[WHAT IS NEEDED]:
Each line in the records below, from the one that contains "finalSetupTns_ps = 0" to the one that contains "met3 | 4 | 0.0214 | 288", should be reproduced exactly, the first and last included.

*** INPUT RECORDS Section Begins ***

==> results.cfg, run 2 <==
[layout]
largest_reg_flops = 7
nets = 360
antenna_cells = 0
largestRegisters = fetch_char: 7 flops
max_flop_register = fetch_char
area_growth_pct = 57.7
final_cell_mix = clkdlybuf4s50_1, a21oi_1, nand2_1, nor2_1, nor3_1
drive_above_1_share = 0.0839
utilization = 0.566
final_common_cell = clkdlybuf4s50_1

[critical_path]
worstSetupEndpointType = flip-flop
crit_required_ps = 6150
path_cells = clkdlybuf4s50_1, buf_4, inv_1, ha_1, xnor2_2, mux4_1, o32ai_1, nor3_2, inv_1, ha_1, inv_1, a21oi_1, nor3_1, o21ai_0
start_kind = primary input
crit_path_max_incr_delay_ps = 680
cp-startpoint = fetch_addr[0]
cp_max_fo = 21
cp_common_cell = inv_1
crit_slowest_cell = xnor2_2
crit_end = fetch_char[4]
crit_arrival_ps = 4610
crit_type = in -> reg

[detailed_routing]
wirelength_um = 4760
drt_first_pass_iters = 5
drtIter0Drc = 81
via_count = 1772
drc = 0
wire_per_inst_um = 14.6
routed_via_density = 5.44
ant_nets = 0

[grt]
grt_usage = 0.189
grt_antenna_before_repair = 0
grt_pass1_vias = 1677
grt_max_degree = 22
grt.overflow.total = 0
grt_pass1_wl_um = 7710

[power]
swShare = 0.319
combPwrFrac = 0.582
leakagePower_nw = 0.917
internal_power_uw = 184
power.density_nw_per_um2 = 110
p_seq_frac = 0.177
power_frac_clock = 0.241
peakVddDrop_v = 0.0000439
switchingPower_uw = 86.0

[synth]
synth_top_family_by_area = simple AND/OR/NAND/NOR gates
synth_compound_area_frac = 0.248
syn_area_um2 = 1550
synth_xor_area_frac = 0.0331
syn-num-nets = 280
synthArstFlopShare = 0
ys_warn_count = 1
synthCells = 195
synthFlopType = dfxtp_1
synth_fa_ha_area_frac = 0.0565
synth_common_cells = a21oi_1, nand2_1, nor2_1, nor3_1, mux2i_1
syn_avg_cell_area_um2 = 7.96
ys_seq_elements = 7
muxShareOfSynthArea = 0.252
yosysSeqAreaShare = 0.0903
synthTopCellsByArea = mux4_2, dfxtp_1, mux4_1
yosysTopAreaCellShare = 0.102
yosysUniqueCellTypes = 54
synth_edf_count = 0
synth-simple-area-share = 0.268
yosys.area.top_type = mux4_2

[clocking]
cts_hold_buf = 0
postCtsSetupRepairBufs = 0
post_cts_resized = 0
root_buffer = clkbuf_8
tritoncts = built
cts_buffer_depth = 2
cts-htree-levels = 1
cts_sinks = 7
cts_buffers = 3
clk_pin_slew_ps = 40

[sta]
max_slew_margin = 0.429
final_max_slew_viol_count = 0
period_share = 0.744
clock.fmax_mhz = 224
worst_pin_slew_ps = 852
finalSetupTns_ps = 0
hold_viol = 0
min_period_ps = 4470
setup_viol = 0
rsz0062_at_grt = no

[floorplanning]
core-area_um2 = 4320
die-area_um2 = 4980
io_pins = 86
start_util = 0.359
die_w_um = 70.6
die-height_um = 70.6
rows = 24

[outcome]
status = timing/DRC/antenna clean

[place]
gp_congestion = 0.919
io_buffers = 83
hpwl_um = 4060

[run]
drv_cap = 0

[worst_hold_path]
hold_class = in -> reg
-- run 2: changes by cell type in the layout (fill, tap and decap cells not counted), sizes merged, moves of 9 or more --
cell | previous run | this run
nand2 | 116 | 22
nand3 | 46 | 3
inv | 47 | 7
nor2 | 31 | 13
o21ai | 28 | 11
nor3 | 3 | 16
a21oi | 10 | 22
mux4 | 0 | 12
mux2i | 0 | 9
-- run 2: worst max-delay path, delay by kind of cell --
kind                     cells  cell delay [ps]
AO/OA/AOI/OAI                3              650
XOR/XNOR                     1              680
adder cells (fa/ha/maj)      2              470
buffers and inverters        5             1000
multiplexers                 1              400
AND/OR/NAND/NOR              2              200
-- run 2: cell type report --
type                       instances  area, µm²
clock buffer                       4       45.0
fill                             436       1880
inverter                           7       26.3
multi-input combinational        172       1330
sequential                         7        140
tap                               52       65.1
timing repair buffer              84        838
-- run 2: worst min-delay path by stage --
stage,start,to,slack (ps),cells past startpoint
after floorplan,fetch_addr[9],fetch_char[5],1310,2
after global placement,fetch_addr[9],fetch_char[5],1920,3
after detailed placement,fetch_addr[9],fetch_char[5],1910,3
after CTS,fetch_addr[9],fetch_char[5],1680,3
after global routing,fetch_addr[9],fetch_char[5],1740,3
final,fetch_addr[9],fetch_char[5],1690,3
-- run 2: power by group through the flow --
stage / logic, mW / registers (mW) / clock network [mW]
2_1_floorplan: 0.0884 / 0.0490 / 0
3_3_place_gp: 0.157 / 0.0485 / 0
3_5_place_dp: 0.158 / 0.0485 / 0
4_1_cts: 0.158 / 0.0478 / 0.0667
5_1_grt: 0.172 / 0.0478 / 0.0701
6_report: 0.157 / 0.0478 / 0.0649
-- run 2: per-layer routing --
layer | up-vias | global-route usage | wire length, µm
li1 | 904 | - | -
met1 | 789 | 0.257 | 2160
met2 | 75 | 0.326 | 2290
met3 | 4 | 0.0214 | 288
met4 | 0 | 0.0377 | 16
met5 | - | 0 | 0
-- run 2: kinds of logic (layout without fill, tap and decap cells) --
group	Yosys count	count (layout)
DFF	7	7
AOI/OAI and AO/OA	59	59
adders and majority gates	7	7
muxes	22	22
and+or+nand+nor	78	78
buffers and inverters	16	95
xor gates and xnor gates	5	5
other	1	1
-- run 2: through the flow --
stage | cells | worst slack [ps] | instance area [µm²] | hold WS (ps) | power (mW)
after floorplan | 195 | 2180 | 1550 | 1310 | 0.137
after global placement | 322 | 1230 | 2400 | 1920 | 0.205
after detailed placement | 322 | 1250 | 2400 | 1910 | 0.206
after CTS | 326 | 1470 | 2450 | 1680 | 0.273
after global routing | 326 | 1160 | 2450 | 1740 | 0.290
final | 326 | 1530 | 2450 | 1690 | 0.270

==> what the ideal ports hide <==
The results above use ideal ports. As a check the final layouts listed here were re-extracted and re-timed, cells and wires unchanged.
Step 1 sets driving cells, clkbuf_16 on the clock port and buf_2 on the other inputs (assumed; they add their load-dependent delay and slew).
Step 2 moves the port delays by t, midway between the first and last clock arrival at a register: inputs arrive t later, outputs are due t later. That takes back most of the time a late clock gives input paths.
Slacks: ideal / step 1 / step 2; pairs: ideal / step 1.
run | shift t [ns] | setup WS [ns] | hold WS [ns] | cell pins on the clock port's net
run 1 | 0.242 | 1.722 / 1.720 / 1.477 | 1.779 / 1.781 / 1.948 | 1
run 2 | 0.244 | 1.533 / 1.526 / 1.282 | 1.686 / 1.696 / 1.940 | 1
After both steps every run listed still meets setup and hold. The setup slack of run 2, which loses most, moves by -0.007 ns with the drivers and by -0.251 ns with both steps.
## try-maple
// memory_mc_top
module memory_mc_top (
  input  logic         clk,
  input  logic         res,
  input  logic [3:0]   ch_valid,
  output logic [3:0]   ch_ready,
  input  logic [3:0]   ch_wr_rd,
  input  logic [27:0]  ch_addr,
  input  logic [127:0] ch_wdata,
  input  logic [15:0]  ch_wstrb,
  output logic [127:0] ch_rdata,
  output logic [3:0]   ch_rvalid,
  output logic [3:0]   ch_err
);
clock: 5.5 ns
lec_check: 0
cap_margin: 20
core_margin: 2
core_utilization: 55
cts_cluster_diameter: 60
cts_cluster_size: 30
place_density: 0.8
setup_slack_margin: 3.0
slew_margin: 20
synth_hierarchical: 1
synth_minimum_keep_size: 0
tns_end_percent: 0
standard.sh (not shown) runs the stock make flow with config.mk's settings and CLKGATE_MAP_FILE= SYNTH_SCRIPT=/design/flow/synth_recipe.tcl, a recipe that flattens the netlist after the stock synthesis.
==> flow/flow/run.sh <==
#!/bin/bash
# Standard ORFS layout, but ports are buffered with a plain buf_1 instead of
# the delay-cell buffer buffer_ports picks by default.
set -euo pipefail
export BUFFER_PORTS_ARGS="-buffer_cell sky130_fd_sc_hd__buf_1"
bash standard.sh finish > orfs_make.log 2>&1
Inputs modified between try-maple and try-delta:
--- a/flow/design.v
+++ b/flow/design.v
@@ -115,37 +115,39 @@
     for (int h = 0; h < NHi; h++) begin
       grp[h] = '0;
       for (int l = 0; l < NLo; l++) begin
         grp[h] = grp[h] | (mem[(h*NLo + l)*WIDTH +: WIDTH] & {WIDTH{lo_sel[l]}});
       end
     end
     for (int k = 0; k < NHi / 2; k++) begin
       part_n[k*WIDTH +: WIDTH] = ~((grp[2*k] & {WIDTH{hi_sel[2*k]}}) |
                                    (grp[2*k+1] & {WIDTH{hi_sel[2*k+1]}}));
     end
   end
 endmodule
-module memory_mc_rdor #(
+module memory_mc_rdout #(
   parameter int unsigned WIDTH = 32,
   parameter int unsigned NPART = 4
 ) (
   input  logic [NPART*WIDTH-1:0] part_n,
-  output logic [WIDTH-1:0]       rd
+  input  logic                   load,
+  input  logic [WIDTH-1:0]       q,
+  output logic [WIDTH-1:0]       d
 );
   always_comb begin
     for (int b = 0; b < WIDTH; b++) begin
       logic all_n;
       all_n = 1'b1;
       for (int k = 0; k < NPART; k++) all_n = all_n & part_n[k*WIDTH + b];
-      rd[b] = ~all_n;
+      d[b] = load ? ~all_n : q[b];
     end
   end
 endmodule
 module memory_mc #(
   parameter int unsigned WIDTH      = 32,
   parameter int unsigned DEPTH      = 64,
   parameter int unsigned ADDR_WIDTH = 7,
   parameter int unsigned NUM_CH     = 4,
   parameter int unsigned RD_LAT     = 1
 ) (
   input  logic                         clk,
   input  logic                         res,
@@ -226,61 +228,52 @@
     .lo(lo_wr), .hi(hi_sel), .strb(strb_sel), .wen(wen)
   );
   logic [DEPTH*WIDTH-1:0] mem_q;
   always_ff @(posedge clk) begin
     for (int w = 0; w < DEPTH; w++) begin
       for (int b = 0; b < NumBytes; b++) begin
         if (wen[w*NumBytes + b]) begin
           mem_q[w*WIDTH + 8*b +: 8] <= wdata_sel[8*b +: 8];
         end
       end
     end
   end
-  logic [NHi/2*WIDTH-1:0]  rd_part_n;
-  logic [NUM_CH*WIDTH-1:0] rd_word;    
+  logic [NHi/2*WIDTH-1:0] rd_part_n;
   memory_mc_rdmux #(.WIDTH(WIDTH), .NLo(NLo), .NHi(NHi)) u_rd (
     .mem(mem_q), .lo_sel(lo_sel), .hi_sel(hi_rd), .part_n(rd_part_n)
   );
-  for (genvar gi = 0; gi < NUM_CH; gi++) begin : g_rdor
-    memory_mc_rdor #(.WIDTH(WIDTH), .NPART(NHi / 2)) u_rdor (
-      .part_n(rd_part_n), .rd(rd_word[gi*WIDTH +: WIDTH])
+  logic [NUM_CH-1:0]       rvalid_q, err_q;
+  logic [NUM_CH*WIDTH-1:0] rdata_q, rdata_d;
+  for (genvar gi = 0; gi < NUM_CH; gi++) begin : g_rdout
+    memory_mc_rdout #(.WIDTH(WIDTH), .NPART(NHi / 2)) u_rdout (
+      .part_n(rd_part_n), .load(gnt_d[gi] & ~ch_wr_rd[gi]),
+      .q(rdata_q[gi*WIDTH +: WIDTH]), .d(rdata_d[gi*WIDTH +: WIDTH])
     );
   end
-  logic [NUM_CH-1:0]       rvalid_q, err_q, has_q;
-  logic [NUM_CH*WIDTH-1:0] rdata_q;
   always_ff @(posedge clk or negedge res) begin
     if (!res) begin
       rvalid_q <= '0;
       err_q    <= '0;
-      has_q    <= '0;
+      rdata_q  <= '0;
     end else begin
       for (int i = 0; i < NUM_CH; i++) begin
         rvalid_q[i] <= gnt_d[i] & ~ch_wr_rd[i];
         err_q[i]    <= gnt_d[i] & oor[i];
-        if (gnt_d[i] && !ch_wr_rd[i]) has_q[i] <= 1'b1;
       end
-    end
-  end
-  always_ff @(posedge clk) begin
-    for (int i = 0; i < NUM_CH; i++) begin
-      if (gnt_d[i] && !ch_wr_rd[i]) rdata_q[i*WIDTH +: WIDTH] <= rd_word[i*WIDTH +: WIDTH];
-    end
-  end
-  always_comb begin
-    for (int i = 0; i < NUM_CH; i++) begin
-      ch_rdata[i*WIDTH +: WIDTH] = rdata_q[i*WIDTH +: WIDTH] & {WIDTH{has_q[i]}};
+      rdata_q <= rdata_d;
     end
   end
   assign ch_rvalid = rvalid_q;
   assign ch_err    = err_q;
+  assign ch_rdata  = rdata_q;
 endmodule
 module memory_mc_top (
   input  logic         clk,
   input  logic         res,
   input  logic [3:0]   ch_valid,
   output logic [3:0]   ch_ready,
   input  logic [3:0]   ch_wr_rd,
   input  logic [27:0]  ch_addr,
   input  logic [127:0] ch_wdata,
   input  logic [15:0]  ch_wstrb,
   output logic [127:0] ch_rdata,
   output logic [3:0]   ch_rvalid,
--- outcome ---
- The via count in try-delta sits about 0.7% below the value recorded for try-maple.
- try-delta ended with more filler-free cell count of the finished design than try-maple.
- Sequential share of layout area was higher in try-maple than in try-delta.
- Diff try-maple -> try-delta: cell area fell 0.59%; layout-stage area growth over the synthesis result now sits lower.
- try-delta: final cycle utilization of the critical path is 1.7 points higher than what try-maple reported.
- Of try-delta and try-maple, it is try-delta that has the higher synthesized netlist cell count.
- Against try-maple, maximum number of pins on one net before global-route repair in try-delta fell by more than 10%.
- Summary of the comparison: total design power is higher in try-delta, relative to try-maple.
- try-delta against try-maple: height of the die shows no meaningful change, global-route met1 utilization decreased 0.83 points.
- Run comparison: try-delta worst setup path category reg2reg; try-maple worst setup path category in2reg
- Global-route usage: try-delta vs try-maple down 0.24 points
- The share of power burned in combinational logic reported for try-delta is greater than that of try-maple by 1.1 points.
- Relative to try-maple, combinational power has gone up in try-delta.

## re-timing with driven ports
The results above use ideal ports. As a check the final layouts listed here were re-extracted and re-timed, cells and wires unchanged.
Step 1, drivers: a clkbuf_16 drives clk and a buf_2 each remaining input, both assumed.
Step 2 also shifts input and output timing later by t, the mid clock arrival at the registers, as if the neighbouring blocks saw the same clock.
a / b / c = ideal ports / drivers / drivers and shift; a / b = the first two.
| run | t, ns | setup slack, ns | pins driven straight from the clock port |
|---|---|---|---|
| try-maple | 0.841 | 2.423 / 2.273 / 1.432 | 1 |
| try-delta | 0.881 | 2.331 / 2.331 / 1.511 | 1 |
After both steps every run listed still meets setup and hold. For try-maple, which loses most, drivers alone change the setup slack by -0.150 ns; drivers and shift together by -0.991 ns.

*** INPUT RECORDS Section Ends ***
*** INPUT RECORDS Section Begins ***

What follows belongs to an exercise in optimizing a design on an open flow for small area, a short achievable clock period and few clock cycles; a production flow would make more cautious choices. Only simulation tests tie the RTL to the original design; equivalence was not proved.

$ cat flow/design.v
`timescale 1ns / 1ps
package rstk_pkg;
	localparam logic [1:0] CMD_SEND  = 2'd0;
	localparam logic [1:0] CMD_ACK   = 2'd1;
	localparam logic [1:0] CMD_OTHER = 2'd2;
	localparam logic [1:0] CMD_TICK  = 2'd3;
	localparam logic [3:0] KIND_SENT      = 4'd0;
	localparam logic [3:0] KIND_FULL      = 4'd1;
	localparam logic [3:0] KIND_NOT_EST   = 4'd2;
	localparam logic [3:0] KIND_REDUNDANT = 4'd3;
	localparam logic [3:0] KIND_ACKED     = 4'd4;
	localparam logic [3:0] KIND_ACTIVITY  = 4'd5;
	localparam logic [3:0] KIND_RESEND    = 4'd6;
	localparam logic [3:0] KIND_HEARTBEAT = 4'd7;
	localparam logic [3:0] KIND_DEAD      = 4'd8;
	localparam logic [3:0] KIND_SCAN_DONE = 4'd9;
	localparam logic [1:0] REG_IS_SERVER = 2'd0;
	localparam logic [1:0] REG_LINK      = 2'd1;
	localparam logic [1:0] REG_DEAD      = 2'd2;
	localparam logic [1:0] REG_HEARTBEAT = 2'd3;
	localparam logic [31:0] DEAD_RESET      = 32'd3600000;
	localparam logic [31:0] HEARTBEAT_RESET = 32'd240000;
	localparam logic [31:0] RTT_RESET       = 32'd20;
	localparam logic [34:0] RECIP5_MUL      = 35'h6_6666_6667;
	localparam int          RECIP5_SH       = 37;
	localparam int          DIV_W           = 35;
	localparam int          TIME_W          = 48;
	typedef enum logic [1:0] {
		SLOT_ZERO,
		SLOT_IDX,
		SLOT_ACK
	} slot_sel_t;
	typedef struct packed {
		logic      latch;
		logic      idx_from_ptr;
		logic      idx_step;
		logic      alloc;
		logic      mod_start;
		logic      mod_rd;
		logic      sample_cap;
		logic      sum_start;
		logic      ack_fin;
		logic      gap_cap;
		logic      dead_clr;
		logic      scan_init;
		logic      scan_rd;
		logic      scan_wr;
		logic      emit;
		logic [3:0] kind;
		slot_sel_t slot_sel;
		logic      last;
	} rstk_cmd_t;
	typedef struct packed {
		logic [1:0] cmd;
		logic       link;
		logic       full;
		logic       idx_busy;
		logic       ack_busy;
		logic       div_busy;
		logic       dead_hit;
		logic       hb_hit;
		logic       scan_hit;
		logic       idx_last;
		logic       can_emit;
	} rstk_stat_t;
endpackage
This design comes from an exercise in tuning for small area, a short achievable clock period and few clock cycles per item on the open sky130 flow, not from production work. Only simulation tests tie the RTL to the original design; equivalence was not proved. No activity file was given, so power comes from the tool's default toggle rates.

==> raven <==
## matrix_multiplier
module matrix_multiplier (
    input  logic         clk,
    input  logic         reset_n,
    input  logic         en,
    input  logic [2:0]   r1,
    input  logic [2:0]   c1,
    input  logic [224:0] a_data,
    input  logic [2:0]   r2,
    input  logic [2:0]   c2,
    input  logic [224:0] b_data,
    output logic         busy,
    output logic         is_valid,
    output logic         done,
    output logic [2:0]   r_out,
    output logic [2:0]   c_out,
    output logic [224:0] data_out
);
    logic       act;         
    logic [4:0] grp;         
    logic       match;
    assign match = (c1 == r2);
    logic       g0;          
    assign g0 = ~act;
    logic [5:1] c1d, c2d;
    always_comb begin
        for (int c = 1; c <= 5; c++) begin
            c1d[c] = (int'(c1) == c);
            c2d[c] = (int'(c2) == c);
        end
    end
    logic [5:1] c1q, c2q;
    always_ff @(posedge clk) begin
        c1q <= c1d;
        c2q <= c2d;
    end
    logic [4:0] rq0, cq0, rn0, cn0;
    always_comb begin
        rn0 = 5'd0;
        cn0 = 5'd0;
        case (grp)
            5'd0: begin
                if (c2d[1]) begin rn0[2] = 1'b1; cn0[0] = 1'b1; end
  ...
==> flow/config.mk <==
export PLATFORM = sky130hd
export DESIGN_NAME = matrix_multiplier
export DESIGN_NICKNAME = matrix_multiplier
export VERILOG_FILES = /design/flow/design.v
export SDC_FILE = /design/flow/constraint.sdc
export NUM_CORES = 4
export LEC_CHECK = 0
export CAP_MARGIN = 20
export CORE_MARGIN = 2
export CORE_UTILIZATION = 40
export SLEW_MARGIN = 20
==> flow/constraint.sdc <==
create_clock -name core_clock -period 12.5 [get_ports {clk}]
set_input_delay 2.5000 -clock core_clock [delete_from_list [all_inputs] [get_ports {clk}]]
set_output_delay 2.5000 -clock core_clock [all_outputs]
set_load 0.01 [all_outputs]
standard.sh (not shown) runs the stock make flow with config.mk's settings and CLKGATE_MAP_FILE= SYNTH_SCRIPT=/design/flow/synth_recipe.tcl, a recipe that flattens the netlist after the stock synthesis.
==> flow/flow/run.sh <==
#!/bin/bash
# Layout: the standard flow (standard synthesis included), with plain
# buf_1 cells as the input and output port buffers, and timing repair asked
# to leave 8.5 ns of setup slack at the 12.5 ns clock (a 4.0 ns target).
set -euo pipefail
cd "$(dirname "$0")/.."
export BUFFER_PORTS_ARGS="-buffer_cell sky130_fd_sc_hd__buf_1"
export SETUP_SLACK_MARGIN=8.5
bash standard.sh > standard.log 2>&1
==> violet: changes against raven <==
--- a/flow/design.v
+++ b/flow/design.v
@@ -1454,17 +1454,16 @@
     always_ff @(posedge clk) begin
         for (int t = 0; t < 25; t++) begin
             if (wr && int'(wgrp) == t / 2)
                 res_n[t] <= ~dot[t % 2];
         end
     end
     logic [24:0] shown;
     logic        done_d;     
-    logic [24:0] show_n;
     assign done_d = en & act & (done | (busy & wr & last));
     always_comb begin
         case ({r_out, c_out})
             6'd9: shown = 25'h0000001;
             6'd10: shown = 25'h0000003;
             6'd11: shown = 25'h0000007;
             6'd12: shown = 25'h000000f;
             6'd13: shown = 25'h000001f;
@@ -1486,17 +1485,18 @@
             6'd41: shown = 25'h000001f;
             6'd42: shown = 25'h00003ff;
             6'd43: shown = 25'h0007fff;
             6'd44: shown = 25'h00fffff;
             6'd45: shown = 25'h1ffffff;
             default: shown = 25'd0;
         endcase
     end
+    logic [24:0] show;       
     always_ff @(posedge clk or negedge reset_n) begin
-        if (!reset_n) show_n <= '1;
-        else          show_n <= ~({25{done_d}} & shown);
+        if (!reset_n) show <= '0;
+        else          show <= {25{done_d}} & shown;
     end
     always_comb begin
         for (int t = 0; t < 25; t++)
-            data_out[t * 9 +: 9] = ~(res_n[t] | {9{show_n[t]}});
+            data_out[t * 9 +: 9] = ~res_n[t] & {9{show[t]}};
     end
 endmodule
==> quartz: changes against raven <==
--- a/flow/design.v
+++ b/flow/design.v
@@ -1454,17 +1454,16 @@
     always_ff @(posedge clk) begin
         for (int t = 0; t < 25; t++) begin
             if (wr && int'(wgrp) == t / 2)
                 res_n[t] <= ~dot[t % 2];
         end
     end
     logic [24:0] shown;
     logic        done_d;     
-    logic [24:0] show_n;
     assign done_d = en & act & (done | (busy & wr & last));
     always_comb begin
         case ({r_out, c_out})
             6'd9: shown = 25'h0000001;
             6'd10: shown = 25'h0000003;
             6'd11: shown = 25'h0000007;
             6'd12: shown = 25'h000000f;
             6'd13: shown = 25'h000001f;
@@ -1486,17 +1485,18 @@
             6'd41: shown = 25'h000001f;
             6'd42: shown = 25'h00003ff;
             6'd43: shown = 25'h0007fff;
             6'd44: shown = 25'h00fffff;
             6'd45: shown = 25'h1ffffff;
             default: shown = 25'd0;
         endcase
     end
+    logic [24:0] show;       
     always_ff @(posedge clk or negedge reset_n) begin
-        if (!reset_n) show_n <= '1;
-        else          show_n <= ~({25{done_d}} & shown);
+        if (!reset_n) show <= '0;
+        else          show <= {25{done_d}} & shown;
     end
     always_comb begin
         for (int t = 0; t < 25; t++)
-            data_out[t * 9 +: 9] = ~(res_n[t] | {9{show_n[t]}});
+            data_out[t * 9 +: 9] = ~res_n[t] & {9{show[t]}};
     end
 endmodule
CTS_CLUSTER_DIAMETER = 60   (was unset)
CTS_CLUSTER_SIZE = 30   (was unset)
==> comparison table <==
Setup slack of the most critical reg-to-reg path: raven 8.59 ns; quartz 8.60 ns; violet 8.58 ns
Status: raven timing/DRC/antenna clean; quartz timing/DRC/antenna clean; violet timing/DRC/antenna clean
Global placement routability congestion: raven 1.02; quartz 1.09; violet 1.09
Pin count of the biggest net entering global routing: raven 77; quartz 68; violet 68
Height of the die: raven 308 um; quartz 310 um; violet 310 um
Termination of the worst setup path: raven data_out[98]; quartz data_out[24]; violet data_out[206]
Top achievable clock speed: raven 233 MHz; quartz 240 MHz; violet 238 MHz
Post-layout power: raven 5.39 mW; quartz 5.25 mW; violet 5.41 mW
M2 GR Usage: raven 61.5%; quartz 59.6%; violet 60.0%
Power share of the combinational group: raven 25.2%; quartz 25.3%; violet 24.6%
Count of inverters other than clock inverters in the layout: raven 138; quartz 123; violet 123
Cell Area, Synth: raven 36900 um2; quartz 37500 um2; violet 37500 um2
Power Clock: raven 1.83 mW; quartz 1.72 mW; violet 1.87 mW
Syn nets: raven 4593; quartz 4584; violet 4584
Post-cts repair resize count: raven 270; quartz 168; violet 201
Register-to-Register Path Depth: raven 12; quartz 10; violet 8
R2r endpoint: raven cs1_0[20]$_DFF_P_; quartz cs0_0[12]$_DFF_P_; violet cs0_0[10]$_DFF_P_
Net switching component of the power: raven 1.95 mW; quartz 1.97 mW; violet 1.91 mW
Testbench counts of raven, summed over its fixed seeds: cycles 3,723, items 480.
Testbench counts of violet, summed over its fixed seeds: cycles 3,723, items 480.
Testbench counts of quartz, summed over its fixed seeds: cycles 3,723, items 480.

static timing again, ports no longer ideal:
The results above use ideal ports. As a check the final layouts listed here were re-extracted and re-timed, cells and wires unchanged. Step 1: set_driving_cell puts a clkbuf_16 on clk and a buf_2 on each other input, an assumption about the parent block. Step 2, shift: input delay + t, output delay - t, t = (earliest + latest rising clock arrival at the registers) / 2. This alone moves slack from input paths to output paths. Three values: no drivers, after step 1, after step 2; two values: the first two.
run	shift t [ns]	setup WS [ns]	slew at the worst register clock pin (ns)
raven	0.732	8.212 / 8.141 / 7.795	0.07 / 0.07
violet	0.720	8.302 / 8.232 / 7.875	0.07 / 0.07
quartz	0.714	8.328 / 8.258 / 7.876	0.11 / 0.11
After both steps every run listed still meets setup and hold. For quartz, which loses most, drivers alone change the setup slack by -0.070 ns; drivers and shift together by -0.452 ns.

*** INPUT RECORDS Section Ends ***

[YOUR RESPONSE]:
finalSetupTns_ps = 0
hold_viol = 0
min_period_ps = 4470
setup_viol = 0
rsz0062_at_grt = no

[floorplanning]
core-area_um2 = 4320
die-area_um2 = 4980
io_pins = 86
start_util = 0.359
die_w_um = 70.6
die-height_um = 70.6
rows = 24

[outcome]
status = timing/DRC/antenna clean

[place]
gp_congestion = 0.919
io_buffers = 83
hpwl_um = 4060

[run]
drv_cap = 0

[worst_hold_path]
hold_class = in -> reg
-- run 2: changes by cell type in the layout (fill, tap and decap cells not counted), sizes merged, moves of 9 or more --
cell | previous run | this run
nand2 | 116 | 22
nand3 | 46 | 3
inv | 47 | 7
nor2 | 31 | 13
o21ai | 28 | 11
nor3 | 3 | 16
a21oi | 10 | 22
mux4 | 0 | 12
mux2i | 0 | 9
-- run 2: worst max-delay path, delay by kind of cell --
kind                     cells  cell delay [ps]
AO/OA/AOI/OAI                3              650
XOR/XNOR                     1              680
adder cells (fa/ha/maj)      2              470
buffers and inverters        5             1000
multiplexers                 1              400
AND/OR/NAND/NOR              2              200
-- run 2: cell type report --
type                       instances  area, µm²
clock buffer                       4       45.0
fill                             436       1880
inverter                           7       26.3
multi-input combinational        172       1330
sequential                         7        140
tap                               52       65.1
timing repair buffer              84        838
-- run 2: worst min-delay path by stage --
stage,start,to,slack (ps),cells past startpoint
after floorplan,fetch_addr[9],fetch_char[5],1310,2
after global placement,fetch_addr[9],fetch_char[5],1920,3
after detailed placement,fetch_addr[9],fetch_char[5],1910,3
after CTS,fetch_addr[9],fetch_char[5],1680,3
after global routing,fetch_addr[9],fetch_char[5],1740,3
final,fetch_addr[9],fetch_char[5],1690,3
-- run 2: power by group through the flow --
stage / logic, mW / registers (mW) / clock network [mW]
2_1_floorplan: 0.0884 / 0.0490 / 0
3_3_place_gp: 0.157 / 0.0485 / 0
3_5_place_dp: 0.158 / 0.0485 / 0
4_1_cts: 0.158 / 0.0478 / 0.0667
5_1_grt: 0.172 / 0.0478 / 0.0701
6_report: 0.157 / 0.0478 / 0.0649
-- run 2: per-layer routing --
layer | up-vias | global-route usage | wire length, µm
li1 | 904 | - | -
met1 | 789 | 0.257 | 2160
met2 | 75 | 0.326 | 2290
met3 | 4 | 0.0214 | 288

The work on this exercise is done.